株式会社リーデレカーネに、法人化いたしました。

2010年に長年勤めたペットショップを辞めて独立し、

4畳程度の一部屋で一人で始めました。

徐々にトリマーさんも増え、正社員もおります。

 

ペット業界には20年以上いますが、

昔からトリマーの雇用条件は悪く、

求人を出しても、新卒しか集まらない。

その新卒採用者も3年以上勤められる方は、

非常に少ないです。

その上、人手不足も重なり専門学校も減り、

最近では、新卒ですら集まらない状況になってきています。

また、女性の多い職業なので、長く勤めていた方でも、

結婚、出産により続けたくても続けられないこともあります。

私自身が独立するまで長く雇用される立場におり、

その間に結婚、出産をし、様々な思いをしました。

トリマーは技術と経験と知識が必要な職人です。

やる気のあるトリマーさんが長く勤められる店が、

飼い主さんが安心してわんこを預けられる、

良いお店だと考えています。

その為に雇用条件を出来る限り良くし、福利厚生を充実させ、

従業員が安心して長く働いてもらえるよう、

法人化することに踏み切りました。

 

冒頭で昔から雇用条件が悪いと言いましたが、

なぜ悪いのでしょうか。

それはトリミング料金と作業量が合っていないことにあります。

よく人間の床屋さんと比較され、トリミングは高いと言われますが、

トリミングは爪切り、耳掃除、バリカン、シャンプー、ブロー、

カットの全身の施術になり時間もかなりかかります。

当店の料金で、プードルのトリミングが7千円で2時間かかるとして

(これでも2017年にお客様のご理解の基、値上げさせて頂きました)

10分につき約580円。

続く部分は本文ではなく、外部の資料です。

### design/flow/config.mk
export PLATFORM = sky130hd
export DESIGN_NAME = Register_20
export DESIGN_NICKNAME = Register_20
export VERILOG_FILES = /design/flow/design.v
export SDC_FILE = /design/flow/constraint.sdc
export NUM_CORES = 4
export LEC_CHECK = 1
export CORE_AREA = 10 10 80 80
export DIE_AREA = 0 0 90 90
### design/flow/constraint.sdc
current_design Register_20

set clk_period 1.1
set clk_io_pct 0.2

create_clock -name clk0 -period $clk_period [get_ports {clk}]

set non_clock_inputs [all_inputs -no_clocks]
set_input_delay [expr $clk_period * $clk_io_pct] -clock clk0 $non_clock_inputs
set_output_delay [expr $clk_period * $clk_io_pct] -clock clk0 [all_outputs]
### design/flow/design.v
`timescale 1ns / 1ps
module Register_20(input clk, rst, load,
						 input[19:0] a,
						 output reg[19:0] b);
	always @(posedge clk, posedge rst) begin
		if(rst)
			b <= 20'b0;
		else if(load)
			b <= a;
	end
endmodule
### design/flow/run.sh
#!/bin/bash
# OpenROAD 26Q1-2900-gdf79404cd8, Yosys 0.63+post, stock flow scripts
make -C /OpenROAD-flow-scripts/flow DESIGN_CONFIG=/design/flow/config.mk WORK_HOME=/design/flow/orfs finish
==> notes.md <==
Notes on the flow run.

- Together, buffers and inverters on the worst path number 1.
- The count of H-tree levels built during CTS is 1, for reference.
- The highest clock rate this design can be run at is 0.955 GHz.
- The register with the most flip-flops in the layout has 20 of them.
- After layout, the design draws a total of 0.00172 W.
- The via count of the routed design is 535, for reference.
- As logged by OpenROAD, the buffers inserted on ports number 42.
- The number of clock sinks came to 20.
- The clock-pin slew on the worst setup and hold paths is 0.07 ns, for reference.
- The total CTS buffers is 3, for reference.
- Per the OpenROAD power report, leakage power amounts to 0.666 nW.
- The overall die size recorded for this design is 8100 µm².
- The slew of the pin with the lowest slew margin is 0.159 ns, for reference.
- The critical path's slowest stage uses the library cell sky130_fd_sc_hd__dfrtp_1.
- For this run, the detailed router's first-pass iteration total came to 4.
- The remaining routing DRC violations is 0, for reference.
- Per the gpl log, the routability congestion estimate is 0.686.
- The analysis reports a worst IR drop on VDD of 0.000463 V.
- The height of the die is 90 µm, for reference.
- The script logs the ratio of routed vias to standard cells as 3.26.
- The synthesized netlist contains 4 unique library cells.
- More flip-flops sit in one register than any other, and that register is b.
- The tally of yosys warning messages is 1, for reference.
- In this run, synthesis produced a sequential element count of 20.
- The synthesized area per cell is 19.2 µm², for reference.
- The largest registers in the layout are b (20).
- The clock arrives with 0 ns of skew.
- The chip area line of the yosys report is 827 µm², for reference.
- The starting DRC count in detailed routing is 7, for reference.
- After detailed placement, the design holds a cell count of 152.
- The starting density of the core is 0.175, for reference.
- The type of the worst setup path is reg2out, for reference.
- The class of the most critical hold timing path is in2async, for reference.
- The met1 track utilization from global routing is 0.0684, for reference.
- The layer with the highest usage after global routing is met2, for reference.
- The number of hold buffers added after CTS was 0.
- The count of pins on the block boundary is 43, for reference.
- The total area inside the core boundary comes to 4720 µm².
- The total of endpoints with negative setup slack in the final report is 0, for reference.
- The largest net degree at the start of global routing is 21, for reference.
- The number of logic stages on the critical path including buffering is 1, for reference.
- Per the final timing report, the hold violations number 0.
- Per the Yosys statistics, synthesis produced 43 cells.
- The floorplan row count is 25, for reference.
- The final timing summary puts the cycle share of the worst path at 0.952.
- Power spread over the standard cell area amounts to 1180 nW/µm².
- The clock network latency to the later pin of the worst-skew pair is 0.25 ns, for reference.
- The number of warnings in the stage logs is 25, for reference.
- STA classifies the critical path startpoint as a flip-flop.
- The die is 90 µm wide.
- The number of fill cells in the layout is 467, for reference.
- The post-synth design cell area is 827 µm², for reference.
- The total inserted antenna cells is 0, for reference.
- Note, the detailed placer reported a final HPWL of 1520 µm.
- The initial antenna violation count came to 0.
- The cell sitting at the root of the clock tree is a sky130_fd_sc_hd__clkbuf_8.
- In this run the deepest clock path goes through 2 buffers.
- The instance count of the mapped netlist is 43, for reference.
- For this run, global-route usage on met3 was measured as 0.0277.
- The maximum cell stage delay along the critical path is 0.39 ns, for reference.
- The number of global-route vias before repair was 621.
- The share of final-layout standard cells stronger than drive strength 1 is 0.351, for reference.
- The global routing report lists combined usage of all routing layers as 0.0506.
- The tally of non-filler cells in the final layout is 164, for reference.
- The required arrival time at the worst endpoint is 0.88 ns, for reference.
- Of the synthesized area, sequential elements account for 0.605.
- The type of destination of the critical path is a primary output, for reference.
- The timing report attributes the biggest portion of critical-path delay to flip-flops.
- TritonCTS built the clock tree.
- The arrival time of the worst setup path is 0.83 ns, for reference.
- The flow ran to the end, and the final reports show no timing, DRC or antenna violations.
- The count of cells along the worst register-to-register path is 3, for reference.
- The max-slew violation total from the final report is 0, for reference.
- The global-route congestion overflow total is 0, for reference.
- The average detailed-routed wire length per instance is 12.3 µm, for reference.
- Wires add up to 2020 µm.
- The worst relative slew slack is 0.894, for reference.
- The worst path in the final design needs a cycle of 1.05 ns, including I/O delays and setup.
- The run reported a max-capacitance violation count of 0.
- For reference, the critical path cell chain is clkdlybuf4s15_1.
- The critical path maximum fanout is 2.
- The first global-routing pass estimated 3370 µm of wire.
- The area growth from synthesis to layout is 76.1%.
- Nets still carrying antenna violations after routing amount to 0.
- Setup repair after global routing left no endpoint under its margin.
- Routing resource usage on met2 recorded by global route was 0.0738.
## design/flow/design.v

```verilog
`timescale 1ns / 1ps
module OTTER_ALU(op, a, b, out);
        input [3:0] op;   
        input [31:0] a,b;
        output logic [31:0] out;
        always_comb
        begin  
            case(op)
                0:  out = a + b;      
                8:  out = a - b;      
                6:  out = a | b;      
                7:  out = a & b;      
                4:  out = a ^ b;      
                5:  out =  a >> b[4:0];     
                1:  out =  a << b[4:0];     
               13:  out =  $signed(a) >>> b[4:0];     
                2:  out = $signed(a) < $signed(b) ? 1: 0;        
                3:  out = a < b ? 1: 0;       
                9:  out = a;  
                10: out = a * b;
                default: out = 0;
            endcase
        end
    endmodule
```

## design/flow/run.sh

```bash
#!/bin/bash
# OpenROAD 26Q1-2900-gdf79404cd8, Yosys 0.63+post, stock flow scripts
make -C /OpenROAD-flow-scripts/flow DESIGN_CONFIG=/design/flow/config.mk WORK_HOME=/design/flow/orfs finish
```

## design/flow/config.mk

```make
export PLATFORM = sky130hd
export DESIGN_NAME = OTTER_ALU
export DESIGN_NICKNAME = OTTER_ALU
export VERILOG_FILES = /design/flow/design.v
export SDC_FILE = /design/flow/constraint.sdc
export NUM_CORES = 4
export LEC_CHECK = 1
export CORE_UTILIZATION = 50
```

## design/flow/constraint.sdc

```tcl
current_design OTTER_ALU

set clk_period 13.8
set clk_io_pct 0.2

create_clock -name clk0 -period $clk_period

set non_clock_inputs [all_inputs -no_clocks]
set_input_delay [expr $clk_period * $clk_io_pct] -clock clk0 $non_clock_inputs
set_output_delay [expr $clk_period * $clk_io_pct] -clock clk0 [all_outputs]
```

==> load_flow_metrics.sql <==
-- generated from flow reports
INSERT INTO impl_metrics (metric_group, metric, value, unit) VALUES
('place', 'port_buffers', '100', ''),
('worst_hold_path', 'hold_class', 'input pin to output port', ''),
('synth', 'syn_avg_cell_area', '7.85', 'um2'),
('synth', 'post-synth-top-area-cell', 'fa_1', ''),
('detailed_routing', 'dr.pass1.iters', '7', ''),
('critical_path', 'timing.critical_path.to', 'out[28]', ''),
('detailed_routing', 'drt-initial-drc-count', '2194', ''),
('power', 'power_density', '493', 'nW/um2'),
('final_timing', 'min_period_over_period', '98.4', '%'),
('final_timing', 'final_period_minus_worst_setup_slack', '13.58', 'ns'),
('final_timing', 'worst_slew_margin_rel', '40.1', '%'),
('power', 'cellInternalPower', '5.39', 'mW'),
('grt', 'grt_max_degree', '61', ''),
('synth', 'synthDominantCellAreaShare', '34.9', '%'),
('critical_path', 'critical_path.startpoint', 'a[11]', ''),
('final_timing', 'totalNegativeSetupSlack', '0', 'ns'),
('final_layout', 'share_of_final_layout_standard_cells_stronger_than_drive_strength_1', '9.44', '%'),
('final_timing', 'report.final.hold_viol_count', '0', ''),
('power', 'power_switching_share', '57.8', '%'),
('run_status', 'run_status', 'finished, final reports clean', ''),
('synth', 'synthesis.yosys.warnings', '1', ''),
('place', 'gpl.final_weighted_congestion', '1.11', ''),
('final_timing', 'slew_violations', '0', ''),
('place', 'hpwlAfterDp', '86.3', 'mm'),
('final_layout', 'syn2layout_area_growth', '10.2', '%'),
('grt', 'grt_usage', '48.3', '%'),
('floorplan', 'fp_util', '50.7', '%'),
('detailed_routing', 'route.detailed.drc', '0', ''),
('synth', 'post_synth_main_area_contributors', 'fa_1 (35%), ha_1 (12%), nor2_1 (7.8%), inv_1 (7.3%), nand2_1 (5.0%)', ''),
('power', 'static-leakage-power', '12.5', 'nW'),
('synth', 'combined_area_of_all_synthesized_cells', '23500', 'um2'),
('grt', 'gr-total-overflow', '0', ''),
('synth', 'yosys.stat.seqShare', '0', '%'),
('critical_path', 'crit_required', '11.04', 'ns'),
('critical_path', 'setup.worst_path.end_class', 'output port', ''),
('grt', 'first_pass_grt_wire_length', '155', 'mm'),
('final_layout', 'clock_buffer_count', '0', ''),
('synth', 'ys_cells', '2999', ''),
('final_timing', 'max_freq', '73.6', 'MHz'),
('critical_path', 'setup_cp_type', 'input pin to output port', ''),
('critical_path', 'crit_path_start_kind', 'input pin', ''),
('final_timing', 'grt_setup_unrepaired', 'false', ''),
('critical_path', 'cp.arrival', '10.82', 'ns'),
('grt', 'grt_antenna_before_repair', '0', ''),
('synth', 'yosys.cell_types.count', '89', ''),
('synth', 'netlist_instances', '2999', ''),
('floorplan', 'rows', '79', ''),
('floorplan', 'chip_area', '48000', 'um2'),
('power', 'switchingPower', '7.40', 'mW'),
('final_layout', 'layout.filler_cells', '4209', ''),
('final_layout', 'numSequentialCells', '0', ''),
('flow_run', 'warning_count', '97', ''),
('detailed_routing', 'num_vias', '23189', ''),
('final_timing', 'timing_worst_slew_pin_value', '0.890', 'ns'),
('final_layout', 'final-seq-area', '0', 'um2'),
('floorplan', 'height_of_the_die', '219', 'um'),
('detailed_routing', 'wl_per_cell', '29.1', 'um'),
('critical_path', 'worst-path-max-fanout', '18', ''),
('worst_hold_path', 'whs_path_depth', '4', ''),
('place', 'dpl.cell_count', '3698', ''),
('synth', 'ys_chip_area', '23500', 'um2'),
('flow_run', 'maxCapViolations', '0', ''),
('final_layout', 'comb_area', '20900', 'um2'),
('grt', 'grt_pass1_vias', '23355', ''),
('detailed_routing', 'avgViaCountPerCell', '6.26', ''),
('detailed_routing', 'total_wire_length', '108', 'mm'),
('floorplan', 'core', '46500', 'um2'),
('final_timing', 'final-setup-viol-count', '0', ''),
('detailed_routing', 'postRouteAntennaNets', '0', ''),
('power', 'vdd_drop_max', '0.000903', 'V'),
('final_layout', 'stdcell_count', '3704', ''),
('floorplan', 'fp.dieW', '219', 'um'),
('floorplan', 'ios', '100', '');
==> /design/flow/run.sh <==
#!/bin/bash
# OpenROAD 26Q1-2900-gdf79404cd8, Yosys 0.63+post, stock flow scripts
make -C /OpenROAD-flow-scripts/flow DESIGN_CONFIG=/design/flow/config.mk WORK_HOME=/design/flow/orfs finish
==> /design/flow/config.mk <==
export PLATFORM = sky130hd
export DESIGN_NAME = OTTER_CU_Decoder
export DESIGN_NICKNAME = OTTER_CU_Decoder
export VERILOG_FILES = /design/flow/design.v
export SDC_FILE = /design/flow/constraint.sdc
export NUM_CORES = 4
export LEC_CHECK = 1
export CORE_AREA = 10 10 70 70
export DIE_AREA = 0 0 80 80
==> /design/flow/constraint.sdc <==
current_design OTTER_CU_Decoder

set clk_period 2.2
set clk_io_pct 0.2

create_clock -name clk0 -period $clk_period

set non_clock_inputs [all_inputs -no_clocks]
set_input_delay [expr $clk_period * $clk_io_pct] -clock clk0 $non_clock_inputs
set_output_delay [expr $clk_period * $clk_io_pct] -clock clk0 [all_outputs]
===== flow/run.sh =====
#!/bin/bash
# OpenROAD 26Q1-2900-gdf79404cd8, Yosys 0.63+post, stock flow scripts
make -C /OpenROAD-flow-scripts/flow DESIGN_CONFIG=/design/flow/config.mk WORK_HOME=/design/flow/orfs finish

===== flow/config.mk =====
export PLATFORM = sky130hd
export DESIGN_NAME = priority_encoder8
export DESIGN_NICKNAME = priority_encoder8
export VERILOG_FILES = /design/flow/design.v
export SDC_FILE = /design/flow/constraint.sdc
export NUM_CORES = 4
export LEC_CHECK = 1
export CORE_AREA = 10 10 70 70
export DIE_AREA = 0 0 80 80

===== flow/constraint.sdc =====
current_design priority_encoder8

set clk_period 1.0
set clk_io_pct 0.2

create_clock -name clk0 -period $clk_period

set non_clock_inputs [all_inputs -no_clocks]
set_input_delay [expr $clk_period * $clk_io_pct] -clock clk0 $non_clock_inputs
set_output_delay [expr $clk_period * $clk_io_pct] -clock clk0 [all_outputs]

===== flow/design.v =====
module priority_encoder8(
    input  wire [7:0] in,
    output reg        valid,
    output reg  [2:0] code
);
    always @* begin
        valid = |in;
        if (in[7])      code = 3'd7;
        else if (in[6]) code = 3'd6;
        else if (in[5]) code = 3'd5;
        else if (in[4]) code = 3'd4;
        else if (in[3]) code = 3'd3;
        else if (in[2]) code = 3'd2;
        else if (in[1]) code = 3'd1;
        else if (in[0]) code = 3'd0;
        else            code = 3'd0;
    end
endmodule

==> impl_summary.log <==
[report] implementation figures
INFO  metric syn_inst = 12
INFO  metric fin_crit = just under 1000 ps
INFO  metric synthesis.yosys.warnings = 1
INFO  metric grt_max_degree = 4
INFO  metric die_width = around 80 um
INFO  metric vias = 138
INFO  metric internal-power = 0.0000277 W
INFO  metric grt_pass1_vias = 125
INFO  metric globalRouteOverflowTotal = 0
INFO  metric synth.yosys.seq_area_share = 0%
INFO  metric timing.final.hold_violations = 0
INFO  metric slew_violations = 0
INFO  metric routedWlPerCell = 5.86 um
INFO  metric globalRouteTotalUtil = under 10%
INFO  metric worst_slew_pin_slew = 207 ps
INFO  metric worst_voltage_drop_across_the_vdd_grid = 0.0161 mV
INFO  metric worst-endpoint-required = 800 ps
INFO  metric clock.fmax = 1030 MHz
INFO  metric chip_area = 6400 sq um
INFO  metric clock_buffers = 0
INFO  metric timing.setup.tns = 0 ps
INFO  metric setup.worst_path.start_class = input port
INFO  metric critical_path_arrival = 770 ps
INFO  metric p_sw_share = ~45%
INFO  metric die-height = 80 um
INFO  metric grt_setup_unrepaired = true
INFO  metric ys_cells = 12
INFO  metric count_of_hold_buffers_inserted_by_post_cts_repair = 0
INFO  metric number_of_detailed_routing_iterations_run_before_antenna_repair = 1
INFO  metric design.portCount = 12
INFO  metric power.clock.fraction = 0%
INFO  metric critPathCaptureType = primary output
INFO  metric maxCapViolCount = 0
INFO  metric number_of_flip_flops_and_latches = 0
INFO  metric remaining_routing_drc_violations = 0
INFO  metric count_of_cell_types_in_the_netlist = 7
INFO  metric syn_area = 57.6 sq um
INFO  metric syn-mean-instance-area = 4.80 sq um
INFO  metric path_max_fanout = 2
INFO  metric postRouteAntennaNets = 0
INFO  metric share_comb_of_total_power = 100.0%
INFO  metric wl = between 400 and 500 um
INFO  metric antenna_cells = 0
INFO  metric yosys_area = 57.6 sq um
INFO  metric timing.setup.critical_path_class = input port to primary output
INFO  metric layout.filler_cells = about 420
INFO  metric min_path_type = input port to primary output
INFO  metric netlist.top_cell.by_area = nor2_1
INFO  metric p_leak = 0.0721 nW
INFO  metric setup-violations-final = 0
INFO  metric initialDrtViolationCount = 0
INFO  metric slew-limit-headroom = a little under nine tenths
INFO  metric log.warning_count = 34
INFO  metric grt_pass1_wl = 607 um
INFO  metric area_growth_syn_to_layout = 261%
INFO  metric total_switching_power = about 0.000022 W
INFO  metric core_area = 3420 sq um
INFO  metric post-synth-top-area-fraction = 26.1%
INFO  metric period_used_share = approximately 97%
INFO  metric pwr_density_cell = 242 nW/um^2
INFO  metric initCoreUtil = 1.68%
INFO  metric synth_top_cell_by_count = nor2_1
INFO  metric area.sequential = 0 sq um
INFO  metric post_synth_main_area_contributors = nor2_1 (26%), o31ai_1 (26%), a21oi_1 (17%)
INFO  metric route.detailed.vias_per_inst = 1.94
INFO  metric gpl.final_weighted_congestion = 0.802
INFO  metric number_of_antenna_violations_at_the_first_check_in_global_routing = 0
INFO  metric io_buffer_count = 12
INFO  metric post-route-util = 6.08%
INFO  metric post_route_cells_drive_above_1_share = 60.0%
INFO  metric rows = 21
INFO  metric power_frac_seq = 0%
INFO  metric outcome = completed
INFO  metric netlist_top_cells_count = nor2_1 (4), a21oi_1 (2), o31ai_1 (2)
## metal layers
| layer | part of all wire [%] | track usage [%] |
|---|---|---|
| met2 | 38 | 1.93 |
| met4 | 0 | 0 |
| met1 | 47 | 1.45 |
| met5 | 0 | 0 |
| met3 | 14 | 0.341 |
## power groups by stage
stage                 clock network [W]  logic [W]  registers, W
after CTS                             0  0.0000502             0
after global routing                  0  0.0000561             0
final                                 0  0.0000502             0
## layout by cell type, fill, tap and decap left out
cell	instances
a21oi_2	1
clkdlybuf4s15_2	1
nand4_1	1
dlygate4sd2_1	2
nand2_1	1
o31ai_1	2
inv_1	1
nor2_1	1
buf_4	1
clkinv_1	1
a21oi_1	1
buf_2	9
nor2_2	3
## per-stage QoR
step | instance area [sq um] | hold slack, ps | cells | setup WS (ps) | power (W)
final | 208 | 675 | 71 | 30.6 | 0.0000502
after global routing | 208 | 684 | 71 | -3.27 | 0.0000561
after CTS | 210 | 675 | 71 | -20.0 | 0.0000502
after detailed placement | 235 | 1390 | 70 | -698 | 0.0000622
after global placement | 235 | 1390 | 70 | -688 | 0.0000619
after floorplan | 57.6 | 434 | 12 | 398 | 0.0000115
## cell type report
class	instances	area, sq um	area share (%)
Inverter	2	7.51	3.61
Multi-Input combinational cell	10	61.3	29.5
Tap cell	46	57.6	27.7
Timing Repair Buffer	13	81.3	39.2
## logic make-up (layout without fill, tap and decap cells)
logic type,count (synthesis),in the layout,synth area share (%)
AND/OR/NAND/NOR,6,6,43.5
AND-OR/OR-AND,4,4,43.5
buffers and inverters,2,15,13.0
## worst max-delay path, stage by stage
cell and delay, ps:
clkdlybuf4s15_2 200, a21oi_2 60, o31ai_1 180, buf_2 130
## path summary, 6_finish.rpt
check / slack [ps] / start / cells past startpoint / to
min: 680 / in[7] / 4 / code[0]
max: 30 / in[1] / 4 / code[0]
## what timing repair did
action,CTS,global route
pin swaps,7,2
endpoints found under the hold margin,0,0
gates cloned,0,0
setup buffers,1,0
setup endpoints to repair,4,2
gates resized,40,2
Power is estimated from default activity; no workload was simulated.
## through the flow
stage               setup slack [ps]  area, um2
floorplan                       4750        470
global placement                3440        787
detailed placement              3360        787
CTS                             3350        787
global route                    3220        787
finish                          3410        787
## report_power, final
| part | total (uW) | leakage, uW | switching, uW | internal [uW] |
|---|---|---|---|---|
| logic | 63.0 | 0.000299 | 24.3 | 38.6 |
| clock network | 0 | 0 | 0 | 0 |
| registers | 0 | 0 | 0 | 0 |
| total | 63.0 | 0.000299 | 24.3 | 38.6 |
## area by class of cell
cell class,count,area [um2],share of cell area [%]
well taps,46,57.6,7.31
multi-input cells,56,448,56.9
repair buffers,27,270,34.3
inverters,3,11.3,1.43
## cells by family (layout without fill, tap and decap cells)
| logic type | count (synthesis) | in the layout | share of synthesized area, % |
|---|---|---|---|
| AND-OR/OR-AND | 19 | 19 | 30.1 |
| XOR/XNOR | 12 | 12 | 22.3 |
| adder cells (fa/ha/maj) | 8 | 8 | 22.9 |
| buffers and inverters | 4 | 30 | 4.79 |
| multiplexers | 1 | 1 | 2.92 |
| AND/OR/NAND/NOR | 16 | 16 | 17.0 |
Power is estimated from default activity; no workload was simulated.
[constraint.sdc]
current_design counter

set clk_period 1.5
set clk_io_pct 0.2

create_clock -name clk0 -period $clk_period [get_ports {clk}]

set non_clock_inputs [all_inputs -no_clocks]
set_input_delay [expr $clk_period * $clk_io_pct] -clock clk0 $non_clock_inputs
set_output_delay [expr $clk_period * $clk_io_pct] -clock clk0 [all_outputs]
[config.mk]
export PLATFORM = sky130hd
export DESIGN_NAME = counter
export DESIGN_NICKNAME = counter
export VERILOG_FILES = /design/flow/design.v
export SDC_FILE = /design/flow/constraint.sdc
export NUM_CORES = 4
export LEC_CHECK = 1
export CORE_AREA = 10 10 70 70
export DIE_AREA = 0 0 80 80
[run.sh]
#!/bin/bash
# OpenROAD 26Q1-2900-gdf79404cd8, Yosys 0.63+post, stock flow scripts
make -C /OpenROAD-flow-scripts/flow DESIGN_CONFIG=/design/flow/config.mk WORK_HOME=/design/flow/orfs finish
[design.v]
module counter #(parameter N = 4) (
    input  wire        clk,
    input  wire        rst,
    input  wire        en,
    input  wire        up,
    output reg  [N-1:0] q
);
    always @(posedge clk) begin
        if (rst) begin
            q <= {N{1'b0}};
        end else if (en) begin
            if (up)
                q <= q + 1'b1;
            else
                q <= q - 1'b1;
        end
    end
endmodule
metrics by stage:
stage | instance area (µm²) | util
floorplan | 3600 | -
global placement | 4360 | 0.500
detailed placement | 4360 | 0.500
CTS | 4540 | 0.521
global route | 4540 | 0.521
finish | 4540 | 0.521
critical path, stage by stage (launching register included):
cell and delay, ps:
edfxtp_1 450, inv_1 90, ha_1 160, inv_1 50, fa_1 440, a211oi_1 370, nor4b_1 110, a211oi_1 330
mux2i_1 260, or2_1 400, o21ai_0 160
<file path="/design/flow/design.v">
module Multiply    (input  logic        clock        ,
                    input  logic [11:0] multiplier   ,
                    input  logic [11:0] multiplicand ,          
                    input  logic        start        ,          
                    output logic [23:0] product      , 
                    output logic        finished     
                    );      
logic [23:0] regp   ;
logic [11:0] regm   ;
logic        load   ;
logic        shift  ;
logic        add    ;
logic        doadd  ;
logic [12:0] adder  ;
int          counter;
logic        en_cnt ;
logic        cntnm1 ;
typedef enum {S0, S1, S2, S3} STATE_TYPE;
STATE_TYPE current_state, next_state;
assign product = regp;
assign adder = {1'b0,regp[23:12]} + {1'b0,regm};
assign doadd = regp[0];
always_ff @(posedge clock) begin
     if (load == 1) regm <= multiplier;
end     
always_ff @(posedge clock) begin
     if (load == 1) regp <= multiplicand;
     else if (shift == 1) regp <= regp[23:1];
     else if (add == 1) regp <= {adder,regp[11:1]};
end
always_ff @(posedge clock) begin
     if (en_cnt == 1) counter <= counter + 1;
     else counter <= 0; 
end      
assign cntnm1 = (counter == 11) ? 1 : 0 ;
always_ff @(posedge clock) begin
     current_state <= next_state;
end
always_comb begin
     load     = 0 ;   
     add      = 0 ;
     shift    = 0 ;
     en_cnt   = 0 ;
     finished = 0 ;
     next_state = current_state;
	case (current_state)
		S0:  begin
               if (start == 1) begin 
                    load = 1;
                    next_state = S1;
                    end
               end
		S1:  begin
               en_cnt = 1;
               if (doadd == 1) add = 1;
               else shift = 1;
               if (cntnm1 == 1) next_state = S2;     
               end
		S2:  begin
               finished = 1;
               if (start == 0) next_state = S0;
               else next_state = S3;
               end
		S3:  next_state = S0;
     default:  next_state = S0;
	endcase
end
endmodule
</file>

人間の床屋さんが10分カット1000円。

比較してみると、差は大きいです。

そのしわ寄せがトリマーの雇用条件に反映されているのです。

 

このままいくと、

トリミング業界が衰退してしまうのではないかと思います。

トリマーは大変ですがわんこに癒され、

飼い主さんにありがとうを言われる、

とてもやりがいのある仕事です。

なにを隠そう若かりし頃、

1度ペット業界を離れたことがありました。

他の仕事ではなかなか味わえない、

濃いお客様との繋がりが恋しくなり、

私はペット業界に戻りました。

若いこれからを担うトリマーさん達にも、

この仕事の素晴らしさに気づいてもらいたいです。

私たちが相手にしているのは感情があるけれど、

話せない生き物です。

だから、機械やAIでは替わることができない、

汲み取る力のある人間の労働力が必要なのです。

これからも人手不足は加速していきますが、

暗くなっていても仕方ないので、

わんこ&飼い主様&トリマーが楽しく暮らしていけるように、

今後とも日々、孤軍奮闘していきたいと思います。